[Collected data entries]
<file path="src/source/harness_pkg.sv">
package harness_pkg;

    // Wishbone classic request as seen by the shared memory
    typedef struct packed {
        logic        cyc;
        logic        stb;
        logic        we;
        logic [31:0] addr;
        logic [31:0] data; // Write data
    } bus_req_t;

    // Reply path back to the requester
    typedef struct packed {
        logic        ack;
        logic [31:0] data; // Read data, valid with ack
    } bus_rsp_t;

    // Host command opcodes
    localparam logic [7:0] OP_WRITE   = 8'h01; // + 4 addr bytes + 4 data bytes
    localparam logic [7:0] OP_READ    = 8'h02; // + 4 addr bytes
    localparam logic [7:0] OP_RELEASE = 8'h03;
    localparam logic [7:0] OP_HOLD    = 8'h04;

    // Single byte answers
    localparam logic [7:0] RSP_OK  = 8'hAA;
    localparam logic [7:0] RSP_BAD = 8'hEE;

    // System reset stretch after rst_i falls
    localparam int RESET_CYCLES   = 20;
    localparam int RESET_CNT_BITS = $clog2(RESET_CYCLES + 1);

    // Word memory sizing, index taken from addr[11:2]
    localparam int MEM_WORDS     = 1024;
    localparam int MEM_ADDR_BITS = 10;

endpackage

</file>
<file path="src/source/resp_builder.sv">
`timescale 1ns/100ps

module resp_builder import harness_pkg::*; (
    input  logic       clk,
    input  logic       rst_i,
    input  bus_rsp_t   read_rsp_i,
    input  logic       read_pending_i,  // Host command in flight is a read
    input  logic [7:0] status_i,
    input  logic       status_valid_i,
    output logic [7:0] rsp_data_o,
    output logic       rsp_valid_o,
    input  logic       rsp_ready_i,
    output logic       done_o
);

    logic [31:0] shift_q;
    logic [2:0]  left_q;    // Bytes still to send
    logic        read_load;
    logic        byte_out;

    assign read_load = read_rsp_i.ack && read_pending_i;
    assign byte_out  = rsp_valid_o && rsp_ready_i;

    always_ff @(posedge clk) begin
        done_o <= 1'b0;
        if (rst_i) begin
            left_q <= '0;
        end else if (read_load) begin
            left_q <= 3'd4;
        end else if (status_valid_i) begin
            left_q <= 3'd1;
        end else if (byte_out) begin
            left_q <= left_q - 3'd1;
            done_o <= (left_q == 3'd1); // Last byte accepted
        end
    end

    // Payload, MSB first out of the top byte
    always_ff @(posedge clk) begin
        if (read_load) begin
            shift_q <= read_rsp_i.data;
        end else if (status_valid_i) begin
            shift_q <= {status_i, 24'h0};
        end else if (byte_out) begin
            shift_q <= {shift_q[23:0], 8'h0};
        end
    end

    assign rsp_data_o  = shift_q[31:24];
    assign rsp_valid_o = (left_q != '0);

    // Parser waits for done, so nothing new may arrive mid response
    a_load_when_empty: assert property (
        @(posedge clk) disable iff (rst_i)
        (read_load || status_valid_i) |-> (left_q == '0)
    );

endmodule

</file>
<file path="config.mk">
export PLATFORM = sky130hd
export DESIGN_NAME = resp_builder
export DESIGN_NICKNAME = d
export VERILOG_FILES = /design/src/source/harness_pkg.sv /design/src/source/resp_builder.sv
export SDC_FILE = /design/constraint.sdc
export NUM_CORES = 1
export LEC_CHECK = 0
export ABC_AREA = 1
export ABC_CLOCK_PERIOD_IN_PS = 3400
export BUFFER_PORTS_ARGS = -buffer_cell sky130_fd_sc_hd__buf_2
export CAP_MARGIN = 25
export CORE_MARGIN = 3
export CORE_UTILIZATION = 30
export DETAILED_ROUTE_END_ITERATION = 8
export PLACE_DENSITY = 0.6
export SKIP_LAST_GASP = 1
export SYNTH_ARGS = -nofsm -noshare
export SYNTH_HDL_FRONTEND = slang
export SYNTH_SLANG_ARGS = --single-unit
export TNS_END_PERCENT = 100
</file>
<file path="constraint.sdc">
create_clock -name clk -period 3.4 [get_ports clk]
set_input_delay 0.68 -clock clk [delete_from_list [all_inputs] [get_ports clk]]
set_output_delay 0.68 -clock clk [all_outputs]
set_load 0.02 [all_outputs]
</file>
==> results of run 1 <==
[logic make-up after synthesis]
kind of cell	Yosys count	synth area share, %
adder cells (fa/ha/maj)	3	2.14
AND/OR/NAND/NOR	100	23.7
buffers and inverters	33	10.4
AO/OA/AOI/OAI	11	4.56
flip-flops	36	59.2
[cells in the mapped netlist]
cell / number
nand2_1: 57
edfxtp_1: 32
nand3_1: 22
nor2_1: 19
inv_1: 15
buf_4: 10
a31oi_1: 8
buf_2: 5
dfxtp_1: 4
ha_1: 3
buf_6: 2
a21oi_1: 1
a21oi_2: 1
a21oi_4: 1
inv_2: 1
nand2_4: 1
nand3_2: 1
[per-stage QoR]
stage	hold slack (ns)	power (W)	area [um2]	utilization, %	setup WS, ns
3_3_place_gp	0.497	0.000700	2010	36.0	1.38
3_5_place_dp	0.501	0.000702	2010	36.0	1.33
2_1_floorplan	0.477	0.000667	1760	-	1.21
5_1_grt	0.527	0.00103	2090	37.5	1.41
6_report	0.514	0.000971	2090	37.5	1.53
4_1_cts	0.515	0.000989	2090	37.5	1.49
[cell type report]
class	instances	area, um2
Tap cell	72	90.1
Timing Repair Buffer	56	283
Fill cell	594	3490
Multi-Input combinational cell	114	534
Inverter	16	60.1
Sequential cell	36	1040
Clock inverter	1	3.75
Clock buffer	7	76.3
[critical path, stage by stage (launching register included)]
cell     delay [ns]
dfxtp_1        0.36
inv_1          0.09
ha_1           0.22
nand2_1        0.08
buf_2          0.16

Work order =
All lines from the opening of the records through the line where "left_q <= 3'd4;" occurs are to be output verbatim. No other line belongs in the answer.

Task solution =
<file path="src/source/harness_pkg.sv">
package harness_pkg;

    // Wishbone classic request as seen by the shared memory
    typedef struct packed {
        logic        cyc;
        logic        stb;
        logic        we;
        logic [31:0] addr;
        logic [31:0] data; // Write data
    } bus_req_t;

    // Reply path back to the requester
    typedef struct packed {
        logic        ack;
        logic [31:0] data; // Read data, valid with ack
    } bus_rsp_t;

    // Host command opcodes
    localparam logic [7:0] OP_WRITE   = 8'h01; // + 4 addr bytes + 4 data bytes
    localparam logic [7:0] OP_READ    = 8'h02; // + 4 addr bytes
    localparam logic [7:0] OP_RELEASE = 8'h03;
    localparam logic [7:0] OP_HOLD    = 8'h04;

    // Single byte answers
    localparam logic [7:0] RSP_OK  = 8'hAA;
    localparam logic [7:0] RSP_BAD = 8'hEE;

    // System reset stretch after rst_i falls
    localparam int RESET_CYCLES   = 20;
    localparam int RESET_CNT_BITS = $clog2(RESET_CYCLES + 1);

    // Word memory sizing, index taken from addr[11:2]
    localparam int MEM_WORDS     = 1024;
    localparam int MEM_ADDR_BITS = 10;

endpackage

</file>
<file path="src/source/resp_builder.sv">
`timescale 1ns/100ps

module resp_builder import harness_pkg::*; (
    input  logic       clk,
    input  logic       rst_i,
    input  bus_rsp_t   read_rsp_i,
    input  logic       read_pending_i,  // Host command in flight is a read
    input  logic [7:0] status_i,
    input  logic       status_valid_i,
    output logic [7:0] rsp_data_o,
    output logic       rsp_valid_o,
    input  logic       rsp_ready_i,
    output logic       done_o
);

    logic [31:0] shift_q;
    logic [2:0]  left_q;    // Bytes still to send
    logic        read_load;
    logic        byte_out;

    assign read_load = read_rsp_i.ack && read_pending_i;
    assign byte_out  = rsp_valid_o && rsp_ready_i;

    always_ff @(posedge clk) begin
        done_o <= 1'b0;
        if (rst_i) begin
            left_q <= '0;
        end else if (read_load) begin
            left_q <= 3'd4;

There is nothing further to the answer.